From an optimization exercise on the open Yosys and OpenROAD flow, aimed at small area, a short achievable clock period and few clock cycles; shortcuts taken in it are not production practice. Only simulation tests tie the RTL to the original design; equivalence was not proved. Power and IR drop assume default switching activity.

lane 1:
## csl_rs_decoder
module csl_rs_decoder (
    input  wire        clk,
    input  wire        rst,
    input  wire        in_valid,
    output wire        in_ready,
    input  wire [7:0]  in_data,
    input  wire        in_last,
    output wire        out_valid,
    input  wire        out_ready,
    output wire        out_uncorr,
    output wire [3:0]  out_nerr,
    output wire [63:0] out_pos,
    output wire [63:0] out_val
);
For scale: about 860 flip-flops, about 150 I/O pins, ~43000 sq um of cells after synthesis.
export LEC_CHECK = 0
export CAP_MARGIN = 20
export CORE_MARGIN = 2
export CORE_UTILIZATION = 55
export CTS_BUF_LIST = sky130_fd_sc_hd__clkbuf_8
export PLACE_DENSITY = 0.65
export SLEW_MARGIN = 20
create_clock -name core_clock -period 10.0 [get_ports {clk}]
standard.sh (not shown) runs the stock make flow with config.mk's settings and CLKGATE_MAP_FILE= SYNTH_SCRIPT=/design/flow/synth_recipe.tcl, a recipe that flattens the netlist after the stock synthesis.
==> flow/flow/run.sh <==
#!/bin/bash
set -euo pipefail
bash standard.sh SETUP_SLACK_MARGIN=6.6 "BUFFER_PORTS_ARGS=-buffer_cell sky130_fd_sc_hd__buf_2" finish > layout_make.log 2>&1
Testbench counts of lane 1, summed over its fixed seeds: cycles 73,265.
For lane 2, these inputs were changed with respect to lane 1:
Settings: CTS_BUF_LIST: sky130_fd_sc_hd__clkbuf_8 -> sky130_fd_sc_hd__clkbuf_4.
- Compared with lane 1, lane 2 shows end-of-flow core utilization higher by 2.6 points.
- Lane 2 ended up with a higher antenna diode instance count than lane 1 did.
- In lane 2, sequential share of layout area is lower than in lane 1.
- Diff lane 1 -> lane 2 | first-pass GRT wire length | increase of about 3%
- Against lane 1 as the reference, lane 2 delivers a higher non-clock buffer total of the final layout.
- For the overall track demand over capacity in global routing, lane 2 came in 0.92 points higher than lane 1 did.
- Lane 1 -> lane 2: total power increased slightly
Here is what was changed in the inputs of lane 3 compared with lane 2.
Settings: clearing CTS_BUF_LIST, which used to be sky130_fd_sc_hd__clkbuf_4; swapping 0.65 for 0.6 in PLACE_DENSITY; swapping 55 for 40 in CORE_UTILIZATION.
==> flow/flow/run.sh <==
#!/bin/bash
set -euo pipefail
bash standard.sh SETUP_SLACK_MARGIN=6.6 finish > layout_make.log 2>&1
==> summary.txt <==
- Changes observed in lane 3 relative to lane 2: routed length per instance saw a decrease, sequential share of layout area saw little to no change.
- A critical path capture point of out_val[22] is what lane 3 shows, while out_uncorr belongs to lane 2.
- From lane 3 to lane 2, count of final setup violators did not move at all.
- Relative to lane 2, the post-layout utilization of the core of lane 3 is lower by 18 points.
- Comparing lane 2 and lane 3, the lower number of levels the H-tree was split into was measured on lane 3.
What lane 4 does differently from lane 3 at the input level:
Settings: a change of PLACE_DENSITY from 0.6 to 0.65; a change of CORE_UTILIZATION from 40 to 55.
==> flow/flow/run.sh <==
#!/bin/bash
set -euo pipefail
bash standard.sh SETUP_SLACK_MARGIN=6.8 "BUFFER_PORTS_ARGS=-buffer_cell sky130_fd_sc_hd__buf_2" \
  "CTS_ARGS=-sink_clustering_enable -repair_clock_nets -sink_clustering_size 24 -sink_clustering_max_diameter 120 -buf_list sky130_fd_sc_hd__clkbuf_16" \
  finish > layout_make.log 2>&1
Results
Combinational power came out higher on lane 4 than on lane 3. Lane 4 vs. lane 3: post-layout total power saw a decrease; fmax saw an increase; number of combinational gates with multiple inputs saw little to no change; end-of-flow core utilization saw an increase. In lane 4, the amount of wire on met3 after detailed routing came out 9.0% above the value in lane 3. Lane 4: portion of total power attributed to combinational logic is 6.3 points higher than what lane 3 reported. Lane 4 against lane 3: routed wire length now sits lower; detailed-route vias per instance up 8.9%.
--- input diff lane 4..lane 5 ---
Settings: ABC_AREA newly set to 1.
[summary]
- Non-clock buffer count is higher on lane 4
- Multi-input gate share of the layout cell area on lane 5 is up relative to lane 4.
- Lane 5 vs. lane 4: number of combinational gates with multiple inputs up 40%; first-pass GRT wire length went up about 15%; number of instances in the synthesized netlist rose by 38%; global-route usage moved up.
- Compared with lane 4, in lane 5 proportion of power drawn by combinational gates went up; synthesized-area fraction occupied by ao, oa, aoi and oai cells dropped 1.5 points; wire length grew by 16%.

[re-timing with driven ports]
No port has a modelled driver above. Below, the same layouts with a new extraction and two added sets of constraints.
Step 1 assumes that a clkbuf_16 drives the clock port and a buf_2 every other input.
Step 2, shift: input delay + t, output delay - t, t = (earliest + latest rising clock arrival at the registers) / 2. This alone moves slack from input paths to output paths.
a / b / c = ideal / step 1 / step 2; a / b = the first two.
run | shift t [ns] | slack for setup (ns) | worst setup path after step 2 | worst register clock-pin slew, ns
lane 1 | 0.864 | 6.677 / 6.607 / 6.723 | register to register | 0.07 / 0.07
lane 2 | 1.144 | 6.377 / 6.313 / 6.684 | register to register | 0.08 / 0.08
lane 3 | 0.721 | 6.665 / 6.602 / 6.284 | input to register | 0.07 / 0.07
lane 4 | 0.680 | 6.837 / 6.769 / 6.845 | register to register | 0.10 / 0.10
lane 5 | 0.683 | 6.721 / 6.652 / 6.751 | input to register | 0.11 / 0.11
After both steps every run listed still meets setup and hold. The setup slack of lane 3, which loses most, moves by -0.063 ns with the drivers and by -0.381 ns with both steps.
Background: an optimization exercise with open tools, aiming at small area, a short achievable clock period and few clock cycles. Do not read the settings as production practice. RTL that was checked went through simulation tests only; none was proved equivalent to the original.

==> job 168: inputs <==
==> flow/design.v (excerpt) <==
module dec_unit (
    input  wire         clk,
    input  wire         rst,         
    input  wire         in_valid,
    output wire         in_ready,
    input  wire [2:0]   op,          
    input  wire [2:0]   size,        
    input  wire [2:0]   dmode,       
    input  wire [4:0]   digits,      
    input  wire [127:0] a,           
    input  wire [127:0] m,           
    output reg          out_valid,
    output reg  [127:0] result,
    output reg  [127:0] breakage,
    output reg          flag_n,
    output reg          flag_z,
    output reg          flag_c,
    output reg          flag_v,
    output reg          dov,
    output reg          ddata
);
clock: 80.0 ns
lec_check: 0
abc_area: 1
cap_margin: 30
core_margin: 2
core_utilization: 40
place_density: 0.6
slew_margin: 30
standard.sh (not shown) runs the stock make flow with config.mk's settings and CLKGATE_MAP_FILE= SYNTH_SCRIPT=/design/flow/synth_recipe.tcl, a recipe that flattens the netlist after the stock synthesis.
==> flow/flow/run.sh <==
#!/bin/bash
# The standard layout (the standard.sh, unchanged synthesis and steps), with
# one change: the port buffers that global placement inserts on every input and
# output are sky130_fd_sc_hd__buf_2 cells instead of the delay buffers
# (clkdlybuf4s50_1) that buffer_ports picks by default. The make output goes to
# standard.log; each ORFS step writes its own log under orfs/logs/.
set -euo pipefail
export BUFFER_PORTS_ARGS="-buffer_cell sky130_fd_sc_hd__buf_2"
bash standard.sh > standard.log 2>&1
==> job 362 (differences from job 168) <==
--- a/flow/design.v
+++ b/flow/design.v
@@ -27,21 +27,22 @@
             m5[3] = d[3] | (d[2] & (d[1] | d[0]));
             m5[2] = (d[2] & ~d[1] & ~d[0]) | (d[3] & d[0]);
             m5[1] = (d[1] & d[0]) | (d[1] & ~d[2]) | (d[3] & ~d[0]);
             m5[0] = (d[0] & ~d[2] & ~d[3]) | (d[2] & d[1] & ~d[0]) | (d[3] & ~d[0]);
         end
     endfunction
-    function [127:0] bcd_add;
+    function [159:0] bcd_add;    
         input [127:0] x;
         input [127:0] y;
         input         cin;
         integer k;
         reg [4:0]  z;
         reg [3:0]  h, hm;
         reg [31:0] g, p;
         reg [32:0] c;
+        reg [31:0] gg, pp;
         reg        c1, c2, c3;
         reg [127:0] zz;
         reg [31:0]  zc;
         begin
             for (k = 0; k < 32; k = k + 1) begin
                 z[0] = x[4*k] ^ y[4*k];
@@ -54,19 +55,80 @@
                 z[4] = (x[4*k+3] & y[4*k+3]) | (c3 & (x[4*k+3] ^ y[4*k+3]));
                 g[k] = z[4] | (z[3] & (z[2] | z[1]));
                 p[k] = z[3] & ~z[2] & ~z[1] & z[0];
                 zz[4*k +: 4] = z[4:1];
                 zc[k] = z[0];
             end
+            gg = g;
+            pp = p;
+            gg[1] = gg[1] | (pp[1] & gg[0]); pp[1] = pp[1] & pp[0];
+            gg[3] = gg[3] | (pp[3] & gg[2]); pp[3] = pp[3] & pp[2];
+            gg[5] = gg[5] | (pp[5] & gg[4]); pp[5] = pp[5] & pp[4];
+            gg[7] = gg[7] | (pp[7] & gg[6]); pp[7] = pp[7] & pp[6];
+            gg[9] = gg[9] | (pp[9] & gg[8]); pp[9] = pp[9] & pp[8];
+            gg[11] = gg[11] | (pp[11] & gg[10]); pp[11] = pp[11] & pp[10];
+            gg[13] = gg[13] | (pp[13] & gg[12]); pp[13] = pp[13] & pp[12];
+            gg[15] = gg[15] | (pp[15] & gg[14]); pp[15] = pp[15] & pp[14];
+            gg[17] = gg[17] | (pp[17] & gg[16]); pp[17] = pp[17] & pp[16];
+            gg[19] = gg[19] | (pp[19] & gg[18]); pp[19] = pp[19] & pp[18];
+            gg[21] = gg[21] | (pp[21] & gg[20]); pp[21] = pp[21] & pp[20];
+            gg[23] = gg[23] | (pp[23] & gg[22]); pp[23] = pp[23] & pp[22];
+            gg[25] = gg[25] | (pp[25] & gg[24]); pp[25] = pp[25] & pp[24];
+            gg[27] = gg[27] | (pp[27] & gg[26]); pp[27] = pp[27] & pp[26];
+            gg[29] = gg[29] | (pp[29] & gg[28]); pp[29] = pp[29] & pp[28];
+            gg[31] = gg[31] | (pp[31] & gg[30]); pp[31] = pp[31] & pp[30];
+            gg[3] = gg[3] | (pp[3] & gg[1]); pp[3] = pp[3] & pp[1];
+            gg[7] = gg[7] | (pp[7] & gg[5]); pp[7] = pp[7] & pp[5];
+            gg[11] = gg[11] | (pp[11] & gg[9]); pp[11] = pp[11] & pp[9];
+            gg[15] = gg[15] | (pp[15] & gg[13]); pp[15] = pp[15] & pp[13];
+            gg[19] = gg[19] | (pp[19] & gg[17]); pp[19] = pp[19] & pp[17];
+            gg[23] = gg[23] | (pp[23] & gg[21]); pp[23] = pp[23] & pp[21];
+            gg[27] = gg[27] | (pp[27] & gg[25]); pp[27] = pp[27] & pp[25];
+            gg[31] = gg[31] | (pp[31] & gg[29]); pp[31] = pp[31] & pp[29];
+            gg[7] = gg[7] | (pp[7] & gg[3]); pp[7] = pp[7] & pp[3];
+            gg[15] = gg[15] | (pp[15] & gg[11]); pp[15] = pp[15] & pp[11];
+            gg[23] = gg[23] | (pp[23] & gg[19]); pp[23] = pp[23] & pp[19];
+            gg[31] = gg[31] | (pp[31] & gg[27]); pp[31] = pp[31] & pp[27];
+            gg[15] = gg[15] | (pp[15] & gg[7]); pp[15] = pp[15] & pp[7];
+            gg[31] = gg[31] | (pp[31] & gg[23]); pp[31] = pp[31] & pp[23];
+            gg[31] = gg[31] | (pp[31] & gg[15]); pp[31] = pp[31] & pp[15];
+            gg[23] = gg[23] | (pp[23] & gg[15]); pp[23] = pp[23] & pp[15];
+            gg[11] = gg[11] | (pp[11] & gg[7]); pp[11] = pp[11] & pp[7];
+            gg[19] = gg[19] | (pp[19] & gg[15]); pp[19] = pp[19] & pp[15];
+            gg[27] = gg[27] | (pp[27] & gg[23]); pp[27] = pp[27] & pp[23];
+            gg[5] = gg[5] | (pp[5] & gg[3]); pp[5] = pp[5] & pp[3];
+            gg[9] = gg[9] | (pp[9] & gg[7]); pp[9] = pp[9] & pp[7];
+            gg[13] = gg[13] | (pp[13] & gg[11]); pp[13] = pp[13] & pp[11];
+            gg[17] = gg[17] | (pp[17] & gg[15]); pp[17] = pp[17] & pp[15];
+            gg[21] = gg[21] | (pp[21] & gg[19]); pp[21] = pp[21] & pp[19];
+            gg[25] = gg[25] | (pp[25] & gg[23]); pp[25] = pp[25] & pp[23];
+            gg[29] = gg[29] | (pp[29] & gg[27]); pp[29] = pp[29] & pp[27];
+            gg[2] = gg[2] | (pp[2] & gg[1]); pp[2] = pp[2] & pp[1];
+            gg[4] = gg[4] | (pp[4] & gg[3]); pp[4] = pp[4] & pp[3];
+            gg[6] = gg[6] | (pp[6] & gg[5]); pp[6] = pp[6] & pp[5];
+            gg[8] = gg[8] | (pp[8] & gg[7]); pp[8] = pp[8] & pp[7];
+            gg[10] = gg[10] | (pp[10] & gg[9]); pp[10] = pp[10] & pp[9];
+            gg[12] = gg[12] | (pp[12] & gg[11]); pp[12] = pp[12] & pp[11];
+            gg[14] = gg[14] | (pp[14] & gg[13]); pp[14] = pp[14] & pp[13];
+            gg[16] = gg[16] | (pp[16] & gg[15]); pp[16] = pp[16] & pp[15];
+            gg[18] = gg[18] | (pp[18] & gg[17]); pp[18] = pp[18] & pp[17];
+            gg[20] = gg[20] | (pp[20] & gg[19]); pp[20] = pp[20] & pp[19];
+            gg[22] = gg[22] | (pp[22] & gg[21]); pp[22] = pp[22] & pp[21];
+            gg[24] = gg[24] | (pp[24] & gg[23]); pp[24] = pp[24] & pp[23];
+            gg[26] = gg[26] | (pp[26] & gg[25]); pp[26] = pp[26] & pp[25];
+            gg[28] = gg[28] | (pp[28] & gg[27]); pp[28] = pp[28] & pp[27];
+            gg[30] = gg[30] | (pp[30] & gg[29]); pp[30] = pp[30] & pp[29];
             c[0] = cin;
             for (k = 0; k < 32; k = k + 1)
-                c[k+1] = g[k] | (p[k] & c[k]);
+                c[k+1] = gg[k] | (pp[k] & cin);
             for (k = 0; k < 32; k = k + 1) begin
                 h  = zz[4*k +: 4] + {3'd0, zc[k] & c[k]};
                 hm = m5(h);
                 bcd_add[4*k +: 4] = {hm[2:0], zc[k] ^ c[k]};
+                bcd_add[128 + k] = c[k] ? p[k] : ((zz[4*k +: 4] == 4'd0) & ~zc[k]) |
+                                                 ((zz[4*k +: 4] == 4'd5) & ~zc[k]);
             end
         end
     endfunction
     function [123:0] nines;
         input [123:0] x;
         integer k;
@@ -269,12 +331,13 @@
     reg         n3, n7, n15, n31;    
     reg [2:0]   dm1;
     reg [4:0]   dg1;
     reg [127:0] a1;
     reg [127:0] m1;
     reg [2:0]   ptr;           
+    reg         zm3, zm7, zm15, zm31;    
     reg         a_lost;        
     assign in_ready = rdy;
     wire in_cvb  = (op == OP_DCVB);
     wire in_bcvd = (op == OP_BCVD);
     wire in_n31  = in_bcvd | (in_cvb ? (size == 3'd4) : (size >= 3'd4));
     wire in_n15  = in_n31 | in_cvb | (size == 3'd3);
@@ -286,13 +349,18 @@
     always @* begin
         for (ki = 0; ki < 31; ki = ki + 1)
             nmask[4*ki +: 4] = {4{dmaskn[ki]}};
     end
     wire [123:0] A  = a1[127:4];
     wire [123:0] M  = m1[127:4];
-    wire [123:0] mk = (first | ~is_mul) ? nmask : {124{1'b1}};
+    wire [30:0]  mkd = {{16{zm31}}, {8{zm15}}, {4{zm7}}, {2{zm3}}, 1'b1};
+    reg  [123:0] mk;
+    always @* begin
+        for (ki = 0; ki < 31; ki = ki + 1)
+            mk[4*ki +: 4] = {4{mkd[ki]}};
+    end
     wire [123:0] X  = A & mk;
     wire [123:0] Y  = M & mk;
     wire a_neg = (a1[3:0] == 4'hB) || (a1[3:0] == 4'hD);
     wire m_neg = (m1[3:0] == 4'hB) || (m1[3:0] == 4'hD);
     reg a_bad_digit, m_bad_digit;
     reg [30:0] nz_a, nz_m;       
@@ -410,13 +478,22 @@
     reg  [7:0]   blk_b;
     integer bi;
     always @* begin
         for (bi = 0; bi < 8; bi = bi + 1)
             blk_b[bi] = |bsrc[8*bi +: 8];
     end
-    wire [7:0] tb_in = is_bcvd ? blk_b : blk_a;
+    wire [123:0] Ac = {A[123:64], A[63:60] & {4{ext}}, A[59:0]};
+    reg  [7:0]   blk_c;
+    integer ci;
+    always @* begin
+        for (ci = 0; ci < 7; ci = ci + 1)
+            blk_c[ci] = |Ac[16*ci +: 16];
+        blk_c[7] = |Ac[123:112];
+        blk_c[7:4] = blk_c[7:4] & {4{ext}};
+    end
+    wire [7:0] tb_in = is_bcvd ? blk_b : blk_c;
     reg  [2:0] top;
     integer ti;
     always @* begin
         top = 3'd0;
         for (ti = 1; ti < 8; ti = ti + 1)
             if (tb_in[ti]) top = ti[2:0];
@@ -433,24 +510,28 @@
     wire [75:0] dd6 = dabble(dd5, bbyte[2]);
     wire [75:0] dd7 = dabble(dd6, bbyte[1]);
     wire [75:0] dd8 = dabble(dd7, bbyte[0]);
     wire [123:0] acc = first ? 124'd0 : result[127:4];
     wire [127:0] p2  = is_mul ? mp1 : {4'd0, nX & (is_rnd ? dmask : {124{1'b1}})};
     wire [127:0] q2  = is_mul ? mp2 : {4'd0, Y & {124{~is_rnd}}};
-    wire [127:0] s2  = bcd_add(p2, q2, ~is_mul);
+    wire [159:0] s2x = bcd_add(p2, q2, ~is_mul);
+    wire [127:0] s2  = s2x[127:0];
     wire [127:0] p1  = is_mul  ? {4'd0, acc} :
                                  {4'd0, X & (is_rnd ? ~dmask : {124{1'b1}})};
     wire [127:0] q1  = is_mul ? s2 :
                        (({128{addsub}} & {4'd0, subm ? nY : Y}) |
                         ({128{up}} & u_vec));
     wire         c1  = addsub & subm;
-    wire [127:0] s1  = bcd_add(p1, q1, c1);
-    wire [127:0] Xc    = {4'd0, X};
+    wire [159:0] s1x = bcd_add(p1, q1, c1);
+    wire [127:0] s1  = s1x[127:0];
+    wire [31:0]  s1z = s1x[159:128];                 
+    wire [127:0] Xc    = {4'd0, Ac};
     wire [15:0]  chunk = Xc[{blk, 4'b0000} +: 16];
-    wire [13:0]  cval  = chunk[3:0] + chunk[7:4] * 4'd10 + chunk[11:8] * 7'd100 +
-                         chunk[15:12] * 10'd1000;
+    wire [6:0]   c_lo  = {3'd0, chunk[3:0]} + {chunk[7:4], 3'd0} + {2'd0, chunk[7:4], 1'b0};
+    wire [6:0]   c_hi  = {3'd0, chunk[11:8]} + {chunk[15:12], 3'd0} + {2'd0, chunk[15:12], 1'b0};
+    wire [13:0]  cval  = {c_hi, 6'd0} + {1'b0, c_hi, 5'd0} + {5'd0, c_hi, 2'd0} + {7'd0, c_lo};
     wire [63:0]  bin0  = first ? 64'd0 : result[63:0];
     wire [63:0]  t1    = (bin0 << 13) | 64'd256;
     wire [63:0]  t2    = bin0 << 11;
     wire [63:0]  t3    = (~bin0) << 8;
     wire [63:0]  t4    = bin0 << 4;
     wire [63:0]  t5    = {50'd0, cval} ^ {64{a_neg}};
@@ -458,21 +539,21 @@
     wire [63:0]  u1c   = ((t1 & t2) | (t1 & t3) | (t2 & t3)) << 1;
     wire [63:0]  u2s   = u1s ^ u1c ^ t4;
     wire [63:0]  u2c   = ((u1s & u1c) | (u1s & t4) | (u1c & t4)) << 1;
     wire [63:0]  u3s   = u2s ^ u2c ^ t5;
     wire [63:0]  u3c   = ((u2s & u2c) | (u2s & t5) | (u2c & t5)) << 1;
     wire [63:0]  bin1  = add64(u3s, u3c, a_neg);
-    wire         cv_hi = |X[123:76];
-    wire         cv_gt = (X[75:0] > 76'h9223372036854775808);
-    wire         cv_eq = (X[75:0] == 76'h9223372036854775808);
+    wire         cv_hi = |A[123:76];
+    wire         cv_gt = (A[75:0] > 76'h9223372036854775808);
+    wire         cv_eq = (A[75:0] == 76'h9223372036854775808);
     wire         cv_v  = ext & (cv_hi | cv_gt | (cv_eq & ~a_neg));
     wire         ge      = s1[124];                   
     wire         use_s2  = addsub & subm & ~ge;
     wire [123:0] rmag    = (use_s2 ? s2[123:0] : s1[123:0]) & nmask;
-    wire         rnz     = use_s2 | |(s1[123:0] & nmask);
-    wire         r_over  = ~(addsub & subm) & |(s1 & ~{4'd0, nmask});
+    wire         rnz     = use_s2 | |(~s1z[30:0] & dmaskn);
+    wire         r_over  = ~(addsub & subm) & |(~s1z & ~{1'b0, dmaskn});
     wire         rneg    = is_mul ? (a_neg ^ m_neg) :
                            (addsub & subm & ~ge) ? (m_neg ^ is_dsb) : a_neg;
     wire [3:0]   rsign   = (rneg & rnz) ? 4'hD : 4'hC;
     wire [123:0] rem     = X & dmask;
     wire [123:0] bmag    = up ? s2[123:0] : rem;
     wire         bneg_r  = up ? ~a_neg : (a_neg & rem_nz);
@@ -521,12 +602,16 @@
             addsub  <= (op == OP_DAD) | (op == OP_DSB) | (op == OP_DCMP);
             ext     <= (size == 3'd4);
             n3      <= in_n3;
             n7      <= in_n7;
             n15     <= in_n15;
             n31     <= in_n31;
+            zm3     <= in_n3;
+            zm7     <= in_n7;
+            zm15    <= in_n15;
+            zm31    <= in_n31;
             dm1 <= dmode;
             dg1 <= digits;
             a1  <= a;
         end else if (swap) begin
             a1 <= {Y, m1[3:0]};
         end else if (is_mul) begin
@@ -536,12 +621,18 @@
             m1 <= m;
         else if (swap)
             m1 <= {X, a1[3:0]};
         else
             m1 <= skip ? {8'd0, Y[123:8], m1[3:0]} : {4'd0, Y[123:4], m1[3:0]};
         ptr    <= blk - 3'd1;
+        if (~rdy & is_mul & ~swap) begin
+            zm3  <= 1'b1;
+            zm7  <= 1'b1;
+            zm15 <= 1'b1;
+            zm31 <= 1'b1;
+        end
         a_lost <= (a_lost & ~first) | (|X[123:120]) | (skip & |X[119:116]);
     end
     always @(posedge clk) begin
         if (is_cvb)
             result <= {64'd0, bin1};
         else if (is_bcvd)
==> run summary <==
Job 362 produced a clean layout. Job 168 passed the timing, design-rule and antenna checks.
First-iteration DRC count: job 362 is smaller than job 168 (about 7%).
Non-clock buffer count: job 362 is lower than job 168 (191).
Between job 168 and job 362, the lower critical path depth is in job 362 (gap 74).
Between job 168 and job 362, the lower sequential share of layout area is in job 168 (gap 0.17 points).
Of job 362 and job 168, job 168 has the higher hold slack (gap 46 ps).
In job 362 the flip-flop and latch count is higher than in job 168, by 4.
Between job 362 and job 168, the lower worst setup slack is in job 168 (gap 260 ps).
Between job 168 and job 362, the lower via count is in job 362 (gap about 6.6%, measured against job 362).
Against job 362, the area after synthesis of job 168 is lower by 1.7%.
Testbench counts of job 168, summed over its fixed seeds: cycles 6,086.
The RTL of job 362 was laid out without a check of its function.

what the ideal ports hide:
No port has a modelled driver above. Below, the same layouts with a new extraction and two added sets of constraints.
Step 1: set_driving_cell puts a clkbuf_16 on clk and a buf_2 on each other input, an assumption about the parent block.
Step 2, shift: input delay + t, output delay - t, t = (earliest + latest rising clock arrival at the registers) / 2. This alone moves slack from input paths to output paths.
Slacks: no drivers / after step 1 / after step 2; pairs: no drivers / after step 1.
run	t, ns	setup slack, ns	hold slack, ns	slew at the worst register clock pin (ns)
job 168	0.907	61.789 / 61.789 / 61.789	0.539 / 0.539 / 0.539	0.08 / 0.08
job 362	0.861	62.044 / 61.950 / 62.404	0.493 / 0.493 / 0.493	0.08 / 0.08
After both steps every run listed still meets setup and hold.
■ ■ ■
- Assignment: Whenever a line of the records holds the string "cells", pick it out and copy it.

- Result below:
For scale: about 860 flip-flops, about 150 I/O pins, ~43000 sq um of cells after synthesis.
- Compared with lane 4, in lane 5 proportion of power drawn by combinational gates went up; synthesized-area fraction occupied by ao, oa, aoi and oai cells dropped 1.5 points; wire length grew by 16%.
# output are sky130_fd_sc_hd__buf_2 cells instead of the delay buffers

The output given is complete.